=== Section Start ===

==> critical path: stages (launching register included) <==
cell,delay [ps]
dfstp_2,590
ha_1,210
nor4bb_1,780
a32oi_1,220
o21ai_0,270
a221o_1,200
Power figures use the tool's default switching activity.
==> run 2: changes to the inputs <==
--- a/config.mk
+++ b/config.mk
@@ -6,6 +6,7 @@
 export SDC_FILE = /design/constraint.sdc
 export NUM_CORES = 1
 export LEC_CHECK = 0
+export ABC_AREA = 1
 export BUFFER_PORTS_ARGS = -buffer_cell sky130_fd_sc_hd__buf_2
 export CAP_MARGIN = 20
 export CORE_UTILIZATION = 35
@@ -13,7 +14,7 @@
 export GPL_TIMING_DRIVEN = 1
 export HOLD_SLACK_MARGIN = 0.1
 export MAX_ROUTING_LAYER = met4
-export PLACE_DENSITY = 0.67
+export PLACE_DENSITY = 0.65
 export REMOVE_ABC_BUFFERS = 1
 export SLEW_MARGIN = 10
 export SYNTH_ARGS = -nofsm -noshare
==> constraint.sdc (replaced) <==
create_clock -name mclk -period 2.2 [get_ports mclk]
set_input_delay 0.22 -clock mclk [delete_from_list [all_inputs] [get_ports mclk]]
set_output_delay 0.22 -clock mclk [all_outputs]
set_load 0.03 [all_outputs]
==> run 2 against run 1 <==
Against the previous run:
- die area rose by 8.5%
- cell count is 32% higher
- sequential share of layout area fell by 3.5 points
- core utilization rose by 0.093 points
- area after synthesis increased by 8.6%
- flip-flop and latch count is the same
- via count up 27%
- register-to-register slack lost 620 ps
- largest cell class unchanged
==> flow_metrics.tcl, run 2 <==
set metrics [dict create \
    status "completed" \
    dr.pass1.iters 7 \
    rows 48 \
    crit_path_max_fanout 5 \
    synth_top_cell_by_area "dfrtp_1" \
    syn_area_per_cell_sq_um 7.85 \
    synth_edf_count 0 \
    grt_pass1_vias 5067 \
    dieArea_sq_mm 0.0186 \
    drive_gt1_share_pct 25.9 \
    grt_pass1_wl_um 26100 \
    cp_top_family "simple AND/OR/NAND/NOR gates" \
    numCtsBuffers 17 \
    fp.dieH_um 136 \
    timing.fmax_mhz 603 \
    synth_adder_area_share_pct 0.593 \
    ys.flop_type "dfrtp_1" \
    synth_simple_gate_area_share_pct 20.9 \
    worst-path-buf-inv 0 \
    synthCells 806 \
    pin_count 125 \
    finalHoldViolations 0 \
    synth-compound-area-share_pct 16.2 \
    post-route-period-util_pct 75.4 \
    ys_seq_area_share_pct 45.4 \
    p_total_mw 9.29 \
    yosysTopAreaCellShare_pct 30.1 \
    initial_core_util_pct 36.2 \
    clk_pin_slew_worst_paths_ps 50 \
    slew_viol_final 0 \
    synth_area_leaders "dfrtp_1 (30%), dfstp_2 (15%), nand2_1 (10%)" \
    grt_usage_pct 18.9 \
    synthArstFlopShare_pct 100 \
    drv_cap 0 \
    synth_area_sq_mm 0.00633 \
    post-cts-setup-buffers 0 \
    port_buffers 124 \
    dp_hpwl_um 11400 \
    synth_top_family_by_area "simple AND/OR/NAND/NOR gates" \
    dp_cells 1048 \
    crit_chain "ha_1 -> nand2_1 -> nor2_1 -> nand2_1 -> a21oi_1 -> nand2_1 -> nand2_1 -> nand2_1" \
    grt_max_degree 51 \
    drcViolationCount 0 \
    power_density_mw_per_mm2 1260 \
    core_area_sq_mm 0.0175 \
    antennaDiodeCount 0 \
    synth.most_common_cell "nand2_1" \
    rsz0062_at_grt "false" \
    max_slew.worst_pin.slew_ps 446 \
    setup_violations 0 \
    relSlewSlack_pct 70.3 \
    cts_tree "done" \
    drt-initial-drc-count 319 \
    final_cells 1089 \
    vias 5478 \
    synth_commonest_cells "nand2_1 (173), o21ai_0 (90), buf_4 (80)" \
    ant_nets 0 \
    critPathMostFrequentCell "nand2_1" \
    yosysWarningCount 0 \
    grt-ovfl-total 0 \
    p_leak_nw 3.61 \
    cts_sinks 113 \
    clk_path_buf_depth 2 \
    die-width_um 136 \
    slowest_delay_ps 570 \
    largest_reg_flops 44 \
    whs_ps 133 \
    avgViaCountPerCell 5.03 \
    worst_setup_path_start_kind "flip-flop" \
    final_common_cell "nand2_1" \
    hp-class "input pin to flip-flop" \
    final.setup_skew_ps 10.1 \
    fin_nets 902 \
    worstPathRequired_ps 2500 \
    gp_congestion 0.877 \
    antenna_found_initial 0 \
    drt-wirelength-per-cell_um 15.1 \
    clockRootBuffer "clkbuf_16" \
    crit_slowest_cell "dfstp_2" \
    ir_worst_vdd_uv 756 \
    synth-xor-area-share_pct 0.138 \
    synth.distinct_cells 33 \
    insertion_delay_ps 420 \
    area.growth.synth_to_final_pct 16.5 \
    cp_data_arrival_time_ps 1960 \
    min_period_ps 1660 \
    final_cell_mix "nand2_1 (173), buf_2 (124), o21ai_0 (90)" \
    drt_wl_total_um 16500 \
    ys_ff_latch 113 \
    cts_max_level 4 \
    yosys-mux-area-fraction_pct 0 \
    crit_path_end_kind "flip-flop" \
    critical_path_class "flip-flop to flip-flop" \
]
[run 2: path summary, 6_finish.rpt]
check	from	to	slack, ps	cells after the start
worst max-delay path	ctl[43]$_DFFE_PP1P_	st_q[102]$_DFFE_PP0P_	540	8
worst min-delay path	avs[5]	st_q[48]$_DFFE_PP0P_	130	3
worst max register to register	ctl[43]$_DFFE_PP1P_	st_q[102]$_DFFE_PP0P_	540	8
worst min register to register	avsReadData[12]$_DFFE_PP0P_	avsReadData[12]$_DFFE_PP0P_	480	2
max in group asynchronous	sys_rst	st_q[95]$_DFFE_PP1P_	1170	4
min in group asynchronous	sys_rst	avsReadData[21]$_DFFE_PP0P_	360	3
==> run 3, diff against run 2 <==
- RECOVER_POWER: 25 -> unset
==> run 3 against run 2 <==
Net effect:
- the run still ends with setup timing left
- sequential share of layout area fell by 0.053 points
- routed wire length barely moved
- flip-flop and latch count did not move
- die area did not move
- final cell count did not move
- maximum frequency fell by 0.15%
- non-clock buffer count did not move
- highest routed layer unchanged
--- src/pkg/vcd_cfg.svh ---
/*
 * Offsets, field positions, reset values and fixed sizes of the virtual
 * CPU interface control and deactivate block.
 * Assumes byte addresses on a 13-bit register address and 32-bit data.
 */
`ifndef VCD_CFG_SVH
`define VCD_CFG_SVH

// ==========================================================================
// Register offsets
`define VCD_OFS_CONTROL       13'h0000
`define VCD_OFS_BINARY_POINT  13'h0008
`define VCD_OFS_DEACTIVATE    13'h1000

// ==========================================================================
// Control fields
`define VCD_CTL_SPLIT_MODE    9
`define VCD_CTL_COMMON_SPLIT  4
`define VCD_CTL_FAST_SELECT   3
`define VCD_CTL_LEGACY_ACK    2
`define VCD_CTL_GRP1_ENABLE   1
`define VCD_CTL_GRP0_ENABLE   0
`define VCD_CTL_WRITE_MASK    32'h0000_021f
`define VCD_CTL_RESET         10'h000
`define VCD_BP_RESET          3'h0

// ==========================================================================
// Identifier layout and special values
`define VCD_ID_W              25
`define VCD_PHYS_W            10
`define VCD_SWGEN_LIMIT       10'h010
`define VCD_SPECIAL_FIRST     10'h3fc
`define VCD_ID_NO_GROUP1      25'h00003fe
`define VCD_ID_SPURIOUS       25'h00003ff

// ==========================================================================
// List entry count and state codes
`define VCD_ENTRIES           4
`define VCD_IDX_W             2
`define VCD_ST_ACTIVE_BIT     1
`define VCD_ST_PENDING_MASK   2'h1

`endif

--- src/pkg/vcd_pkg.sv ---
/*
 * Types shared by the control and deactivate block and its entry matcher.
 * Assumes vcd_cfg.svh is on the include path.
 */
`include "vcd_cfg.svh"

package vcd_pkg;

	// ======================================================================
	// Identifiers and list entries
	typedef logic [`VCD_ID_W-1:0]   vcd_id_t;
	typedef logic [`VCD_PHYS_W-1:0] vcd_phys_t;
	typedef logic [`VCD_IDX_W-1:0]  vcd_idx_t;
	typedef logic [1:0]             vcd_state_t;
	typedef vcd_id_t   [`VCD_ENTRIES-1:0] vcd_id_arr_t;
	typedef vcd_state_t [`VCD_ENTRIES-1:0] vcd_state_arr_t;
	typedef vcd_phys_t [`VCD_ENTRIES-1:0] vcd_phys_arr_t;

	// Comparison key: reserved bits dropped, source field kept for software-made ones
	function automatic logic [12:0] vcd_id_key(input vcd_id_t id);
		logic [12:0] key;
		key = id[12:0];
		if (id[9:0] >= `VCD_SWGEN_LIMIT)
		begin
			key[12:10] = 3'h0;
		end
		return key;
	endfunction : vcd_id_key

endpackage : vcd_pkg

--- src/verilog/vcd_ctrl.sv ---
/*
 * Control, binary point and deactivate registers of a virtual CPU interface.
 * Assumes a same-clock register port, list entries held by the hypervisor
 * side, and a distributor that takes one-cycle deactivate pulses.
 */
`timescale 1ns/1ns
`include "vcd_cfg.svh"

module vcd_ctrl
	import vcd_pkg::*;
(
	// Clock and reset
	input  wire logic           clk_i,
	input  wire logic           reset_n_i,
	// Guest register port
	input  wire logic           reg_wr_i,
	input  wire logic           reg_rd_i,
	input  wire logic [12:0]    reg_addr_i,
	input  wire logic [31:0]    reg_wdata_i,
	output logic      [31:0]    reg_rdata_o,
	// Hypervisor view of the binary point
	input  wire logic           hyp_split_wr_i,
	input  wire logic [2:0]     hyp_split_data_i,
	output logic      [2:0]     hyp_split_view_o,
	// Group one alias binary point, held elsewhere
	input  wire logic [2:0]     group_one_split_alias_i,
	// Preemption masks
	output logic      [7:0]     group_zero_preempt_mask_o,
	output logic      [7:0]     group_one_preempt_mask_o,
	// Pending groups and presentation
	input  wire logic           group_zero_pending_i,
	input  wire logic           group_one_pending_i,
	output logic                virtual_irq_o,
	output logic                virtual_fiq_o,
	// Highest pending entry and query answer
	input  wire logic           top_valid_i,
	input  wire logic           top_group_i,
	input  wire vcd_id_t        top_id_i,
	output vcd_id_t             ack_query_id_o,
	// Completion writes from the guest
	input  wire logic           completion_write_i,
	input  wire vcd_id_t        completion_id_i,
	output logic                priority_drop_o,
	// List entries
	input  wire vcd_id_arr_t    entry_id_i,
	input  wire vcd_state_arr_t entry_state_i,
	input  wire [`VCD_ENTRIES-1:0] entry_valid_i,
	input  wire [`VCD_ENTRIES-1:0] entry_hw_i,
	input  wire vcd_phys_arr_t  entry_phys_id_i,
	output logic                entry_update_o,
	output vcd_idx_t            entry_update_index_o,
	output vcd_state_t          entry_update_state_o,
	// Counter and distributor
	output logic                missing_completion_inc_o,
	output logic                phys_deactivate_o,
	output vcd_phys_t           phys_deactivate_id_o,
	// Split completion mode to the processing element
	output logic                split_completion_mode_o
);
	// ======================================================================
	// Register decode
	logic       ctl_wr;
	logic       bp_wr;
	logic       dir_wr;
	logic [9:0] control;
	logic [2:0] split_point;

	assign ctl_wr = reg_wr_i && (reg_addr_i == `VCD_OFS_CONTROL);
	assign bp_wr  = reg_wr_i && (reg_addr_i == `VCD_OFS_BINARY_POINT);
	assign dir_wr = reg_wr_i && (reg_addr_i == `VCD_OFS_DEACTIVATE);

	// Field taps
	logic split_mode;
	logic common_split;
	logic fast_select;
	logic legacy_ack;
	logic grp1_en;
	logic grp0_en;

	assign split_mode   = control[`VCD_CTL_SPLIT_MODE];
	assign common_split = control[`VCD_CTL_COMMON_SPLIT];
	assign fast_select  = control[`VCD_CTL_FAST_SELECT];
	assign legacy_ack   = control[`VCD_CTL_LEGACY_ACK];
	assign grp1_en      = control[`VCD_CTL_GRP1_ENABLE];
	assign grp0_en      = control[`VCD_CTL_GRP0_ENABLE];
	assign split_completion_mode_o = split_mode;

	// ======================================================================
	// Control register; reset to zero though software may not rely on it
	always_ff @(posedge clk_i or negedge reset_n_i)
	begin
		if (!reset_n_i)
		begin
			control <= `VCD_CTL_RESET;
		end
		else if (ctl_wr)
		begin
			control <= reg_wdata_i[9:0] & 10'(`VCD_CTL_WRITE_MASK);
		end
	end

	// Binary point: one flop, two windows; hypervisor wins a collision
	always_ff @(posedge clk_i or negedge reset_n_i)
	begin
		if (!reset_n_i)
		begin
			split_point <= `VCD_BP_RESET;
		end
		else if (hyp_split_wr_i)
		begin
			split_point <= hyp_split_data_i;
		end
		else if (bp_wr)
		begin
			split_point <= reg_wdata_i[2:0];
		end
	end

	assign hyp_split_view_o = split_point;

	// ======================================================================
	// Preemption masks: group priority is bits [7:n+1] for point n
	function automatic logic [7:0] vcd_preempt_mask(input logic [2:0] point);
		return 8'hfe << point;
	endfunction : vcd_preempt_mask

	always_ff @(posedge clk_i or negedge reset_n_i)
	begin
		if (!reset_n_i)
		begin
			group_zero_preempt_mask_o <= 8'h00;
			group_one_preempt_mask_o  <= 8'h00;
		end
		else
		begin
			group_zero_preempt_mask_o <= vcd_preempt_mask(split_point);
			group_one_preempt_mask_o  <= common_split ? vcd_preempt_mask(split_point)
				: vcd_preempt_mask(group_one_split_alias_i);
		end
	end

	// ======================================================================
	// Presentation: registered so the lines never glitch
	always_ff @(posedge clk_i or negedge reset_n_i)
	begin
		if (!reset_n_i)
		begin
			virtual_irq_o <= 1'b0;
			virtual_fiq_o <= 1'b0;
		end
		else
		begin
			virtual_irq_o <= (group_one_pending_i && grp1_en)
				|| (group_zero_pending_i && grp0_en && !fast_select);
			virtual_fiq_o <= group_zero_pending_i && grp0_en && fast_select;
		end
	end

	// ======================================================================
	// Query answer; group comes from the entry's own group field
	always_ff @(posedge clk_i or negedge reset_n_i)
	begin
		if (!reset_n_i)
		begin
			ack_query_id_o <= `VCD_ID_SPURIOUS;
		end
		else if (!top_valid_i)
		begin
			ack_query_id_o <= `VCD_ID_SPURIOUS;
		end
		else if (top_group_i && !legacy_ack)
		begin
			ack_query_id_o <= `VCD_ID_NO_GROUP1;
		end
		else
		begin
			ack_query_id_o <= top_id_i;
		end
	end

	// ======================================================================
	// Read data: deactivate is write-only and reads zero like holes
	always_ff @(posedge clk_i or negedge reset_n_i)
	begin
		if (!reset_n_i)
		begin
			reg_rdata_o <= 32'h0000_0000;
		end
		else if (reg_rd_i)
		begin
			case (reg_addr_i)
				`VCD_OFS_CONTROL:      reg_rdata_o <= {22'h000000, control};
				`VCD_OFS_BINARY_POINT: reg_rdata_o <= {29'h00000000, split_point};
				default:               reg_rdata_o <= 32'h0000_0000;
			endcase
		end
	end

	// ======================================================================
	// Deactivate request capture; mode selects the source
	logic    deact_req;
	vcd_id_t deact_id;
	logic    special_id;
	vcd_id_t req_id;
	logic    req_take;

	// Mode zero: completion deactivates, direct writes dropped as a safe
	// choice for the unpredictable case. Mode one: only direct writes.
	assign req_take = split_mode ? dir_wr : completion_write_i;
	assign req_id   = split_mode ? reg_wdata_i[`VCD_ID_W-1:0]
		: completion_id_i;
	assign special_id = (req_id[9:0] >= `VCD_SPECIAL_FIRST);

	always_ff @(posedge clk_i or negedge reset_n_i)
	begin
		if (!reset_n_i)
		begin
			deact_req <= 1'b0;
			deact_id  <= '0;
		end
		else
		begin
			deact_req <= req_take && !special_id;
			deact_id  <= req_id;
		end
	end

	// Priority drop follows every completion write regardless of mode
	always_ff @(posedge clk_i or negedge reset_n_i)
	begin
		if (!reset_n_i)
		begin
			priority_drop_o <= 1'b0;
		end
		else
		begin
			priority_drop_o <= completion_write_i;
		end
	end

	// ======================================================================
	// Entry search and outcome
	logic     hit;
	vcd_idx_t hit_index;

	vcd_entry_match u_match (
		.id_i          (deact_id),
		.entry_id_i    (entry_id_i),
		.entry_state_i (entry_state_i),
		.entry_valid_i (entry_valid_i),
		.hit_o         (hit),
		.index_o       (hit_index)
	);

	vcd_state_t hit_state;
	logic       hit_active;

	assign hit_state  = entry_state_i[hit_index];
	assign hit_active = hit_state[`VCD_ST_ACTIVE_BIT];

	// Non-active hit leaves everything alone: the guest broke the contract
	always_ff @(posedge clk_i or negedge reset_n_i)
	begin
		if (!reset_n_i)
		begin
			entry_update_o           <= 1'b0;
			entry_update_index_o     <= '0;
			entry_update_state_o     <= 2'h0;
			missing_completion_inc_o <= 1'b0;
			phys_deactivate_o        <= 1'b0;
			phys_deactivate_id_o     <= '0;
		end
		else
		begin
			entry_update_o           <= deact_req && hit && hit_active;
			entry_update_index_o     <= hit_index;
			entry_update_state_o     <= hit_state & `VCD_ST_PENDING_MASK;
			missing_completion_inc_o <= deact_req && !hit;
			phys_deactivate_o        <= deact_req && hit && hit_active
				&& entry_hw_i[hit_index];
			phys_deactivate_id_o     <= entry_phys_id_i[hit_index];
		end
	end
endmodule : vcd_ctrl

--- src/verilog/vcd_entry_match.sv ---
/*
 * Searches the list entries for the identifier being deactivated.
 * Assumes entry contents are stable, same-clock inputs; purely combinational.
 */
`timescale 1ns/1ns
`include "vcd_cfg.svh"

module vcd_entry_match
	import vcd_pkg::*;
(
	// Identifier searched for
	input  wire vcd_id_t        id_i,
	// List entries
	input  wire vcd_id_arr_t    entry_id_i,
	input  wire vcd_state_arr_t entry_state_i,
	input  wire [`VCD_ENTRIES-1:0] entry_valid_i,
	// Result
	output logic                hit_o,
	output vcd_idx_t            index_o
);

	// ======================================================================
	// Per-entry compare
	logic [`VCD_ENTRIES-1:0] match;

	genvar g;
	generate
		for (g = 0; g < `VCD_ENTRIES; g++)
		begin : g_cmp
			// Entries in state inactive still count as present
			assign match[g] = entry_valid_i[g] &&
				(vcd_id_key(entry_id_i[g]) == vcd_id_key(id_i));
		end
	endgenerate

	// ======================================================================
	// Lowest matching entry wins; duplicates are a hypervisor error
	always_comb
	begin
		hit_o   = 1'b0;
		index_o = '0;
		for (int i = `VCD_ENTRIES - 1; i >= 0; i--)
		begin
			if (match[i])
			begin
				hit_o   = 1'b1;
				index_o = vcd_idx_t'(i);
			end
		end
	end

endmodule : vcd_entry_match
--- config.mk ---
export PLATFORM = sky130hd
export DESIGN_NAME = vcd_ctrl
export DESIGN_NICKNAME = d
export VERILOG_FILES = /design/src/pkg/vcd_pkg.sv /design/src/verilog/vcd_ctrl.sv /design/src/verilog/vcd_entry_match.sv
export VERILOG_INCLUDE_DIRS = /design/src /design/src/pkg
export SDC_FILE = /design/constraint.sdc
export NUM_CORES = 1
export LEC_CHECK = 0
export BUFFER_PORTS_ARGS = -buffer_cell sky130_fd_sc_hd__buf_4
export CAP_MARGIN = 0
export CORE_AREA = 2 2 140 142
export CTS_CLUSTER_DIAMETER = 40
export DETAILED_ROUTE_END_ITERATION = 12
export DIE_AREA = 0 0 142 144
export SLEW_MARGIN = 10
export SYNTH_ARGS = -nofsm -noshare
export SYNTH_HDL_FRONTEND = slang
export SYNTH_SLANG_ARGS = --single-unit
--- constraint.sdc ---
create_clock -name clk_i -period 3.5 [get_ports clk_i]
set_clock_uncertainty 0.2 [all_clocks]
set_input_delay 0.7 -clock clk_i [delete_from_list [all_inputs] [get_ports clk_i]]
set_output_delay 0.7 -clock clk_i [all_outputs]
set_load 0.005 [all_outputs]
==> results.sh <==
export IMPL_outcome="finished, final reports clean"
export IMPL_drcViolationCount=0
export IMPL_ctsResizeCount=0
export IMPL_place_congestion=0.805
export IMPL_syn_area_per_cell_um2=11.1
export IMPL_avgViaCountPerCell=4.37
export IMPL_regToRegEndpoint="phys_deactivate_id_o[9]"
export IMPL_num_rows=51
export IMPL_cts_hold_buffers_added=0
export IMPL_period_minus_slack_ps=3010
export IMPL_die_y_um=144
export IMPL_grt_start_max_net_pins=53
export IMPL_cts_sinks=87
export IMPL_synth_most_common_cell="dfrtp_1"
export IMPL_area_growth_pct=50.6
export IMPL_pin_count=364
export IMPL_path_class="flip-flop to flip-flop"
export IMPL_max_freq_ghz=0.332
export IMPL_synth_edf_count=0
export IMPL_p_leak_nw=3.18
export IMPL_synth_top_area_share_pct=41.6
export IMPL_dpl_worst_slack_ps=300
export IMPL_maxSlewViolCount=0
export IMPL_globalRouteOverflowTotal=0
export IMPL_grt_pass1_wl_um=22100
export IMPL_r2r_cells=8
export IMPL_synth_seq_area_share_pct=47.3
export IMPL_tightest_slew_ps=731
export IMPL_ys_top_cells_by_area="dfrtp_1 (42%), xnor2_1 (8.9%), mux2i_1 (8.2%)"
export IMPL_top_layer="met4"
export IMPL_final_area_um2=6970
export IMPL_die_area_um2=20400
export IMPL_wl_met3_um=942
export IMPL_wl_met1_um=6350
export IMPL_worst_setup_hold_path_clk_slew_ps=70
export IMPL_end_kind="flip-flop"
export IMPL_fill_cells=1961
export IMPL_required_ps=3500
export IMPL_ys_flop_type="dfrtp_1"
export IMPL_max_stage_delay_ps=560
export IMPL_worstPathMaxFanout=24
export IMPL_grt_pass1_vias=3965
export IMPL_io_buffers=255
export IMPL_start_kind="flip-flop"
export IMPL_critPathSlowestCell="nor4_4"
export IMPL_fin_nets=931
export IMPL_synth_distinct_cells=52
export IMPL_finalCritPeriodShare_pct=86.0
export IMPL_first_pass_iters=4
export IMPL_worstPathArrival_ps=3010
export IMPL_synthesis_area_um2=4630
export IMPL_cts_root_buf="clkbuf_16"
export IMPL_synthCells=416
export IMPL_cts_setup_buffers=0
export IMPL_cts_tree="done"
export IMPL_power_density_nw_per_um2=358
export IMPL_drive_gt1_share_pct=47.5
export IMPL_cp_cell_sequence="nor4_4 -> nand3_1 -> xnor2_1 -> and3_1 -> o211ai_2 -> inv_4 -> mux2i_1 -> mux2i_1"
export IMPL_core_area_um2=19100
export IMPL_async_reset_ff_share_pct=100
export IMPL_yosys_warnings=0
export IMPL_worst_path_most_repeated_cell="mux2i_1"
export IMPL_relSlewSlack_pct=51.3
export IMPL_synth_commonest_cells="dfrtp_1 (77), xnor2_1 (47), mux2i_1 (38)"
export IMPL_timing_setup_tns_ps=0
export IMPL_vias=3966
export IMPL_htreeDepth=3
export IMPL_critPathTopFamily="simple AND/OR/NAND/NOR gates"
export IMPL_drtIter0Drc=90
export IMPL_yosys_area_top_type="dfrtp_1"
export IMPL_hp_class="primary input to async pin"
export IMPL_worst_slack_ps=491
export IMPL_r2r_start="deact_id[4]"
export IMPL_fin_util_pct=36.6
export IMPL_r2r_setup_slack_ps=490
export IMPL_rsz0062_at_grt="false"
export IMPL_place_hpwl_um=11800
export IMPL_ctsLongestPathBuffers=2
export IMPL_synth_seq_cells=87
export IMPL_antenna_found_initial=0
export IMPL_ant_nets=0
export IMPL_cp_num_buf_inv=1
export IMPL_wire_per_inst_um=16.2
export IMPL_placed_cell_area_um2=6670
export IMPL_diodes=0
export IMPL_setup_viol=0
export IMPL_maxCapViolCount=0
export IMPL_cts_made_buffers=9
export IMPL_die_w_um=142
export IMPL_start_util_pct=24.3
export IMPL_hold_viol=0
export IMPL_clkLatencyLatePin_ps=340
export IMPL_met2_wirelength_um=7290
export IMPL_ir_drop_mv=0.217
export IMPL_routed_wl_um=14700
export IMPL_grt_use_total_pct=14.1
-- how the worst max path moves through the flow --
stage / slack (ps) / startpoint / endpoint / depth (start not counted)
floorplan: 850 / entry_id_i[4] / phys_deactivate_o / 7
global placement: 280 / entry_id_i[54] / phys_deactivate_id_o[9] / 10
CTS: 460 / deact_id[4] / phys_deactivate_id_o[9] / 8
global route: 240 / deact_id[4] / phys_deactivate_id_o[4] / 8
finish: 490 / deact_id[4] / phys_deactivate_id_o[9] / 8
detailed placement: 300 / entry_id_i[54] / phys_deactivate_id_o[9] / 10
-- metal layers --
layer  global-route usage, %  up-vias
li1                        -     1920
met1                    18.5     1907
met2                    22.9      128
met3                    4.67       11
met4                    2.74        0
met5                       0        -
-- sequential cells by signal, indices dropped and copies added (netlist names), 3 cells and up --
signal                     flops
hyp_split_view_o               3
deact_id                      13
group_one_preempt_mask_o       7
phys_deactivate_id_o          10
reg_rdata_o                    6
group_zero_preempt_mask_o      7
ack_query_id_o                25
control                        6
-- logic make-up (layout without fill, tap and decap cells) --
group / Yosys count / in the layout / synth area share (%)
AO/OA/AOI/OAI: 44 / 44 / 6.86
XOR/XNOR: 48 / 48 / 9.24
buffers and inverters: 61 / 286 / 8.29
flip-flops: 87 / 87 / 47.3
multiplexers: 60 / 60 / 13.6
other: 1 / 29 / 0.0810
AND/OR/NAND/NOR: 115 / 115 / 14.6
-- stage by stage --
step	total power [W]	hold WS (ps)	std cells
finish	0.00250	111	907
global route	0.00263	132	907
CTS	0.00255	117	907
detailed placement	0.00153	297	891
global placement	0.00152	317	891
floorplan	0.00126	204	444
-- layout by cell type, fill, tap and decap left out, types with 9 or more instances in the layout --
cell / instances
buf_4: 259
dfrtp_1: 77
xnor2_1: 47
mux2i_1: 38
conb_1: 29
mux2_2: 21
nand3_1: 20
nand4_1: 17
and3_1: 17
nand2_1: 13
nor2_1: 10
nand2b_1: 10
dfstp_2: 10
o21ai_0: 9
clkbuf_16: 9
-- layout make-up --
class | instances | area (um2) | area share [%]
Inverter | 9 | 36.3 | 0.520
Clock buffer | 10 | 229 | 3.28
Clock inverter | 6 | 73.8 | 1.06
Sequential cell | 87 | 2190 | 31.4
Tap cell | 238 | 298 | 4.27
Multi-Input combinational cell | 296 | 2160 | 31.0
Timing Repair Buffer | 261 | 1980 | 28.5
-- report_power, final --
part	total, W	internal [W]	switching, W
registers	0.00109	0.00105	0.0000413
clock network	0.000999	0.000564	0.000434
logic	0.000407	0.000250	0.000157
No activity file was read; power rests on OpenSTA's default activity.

=== Section End ===

_PROBLEM TO SOLVE:_
Return every line above that contains the word "rose".

_OUTPUT:_
- die area rose by 8.5%
- core utilization rose by 0.093 points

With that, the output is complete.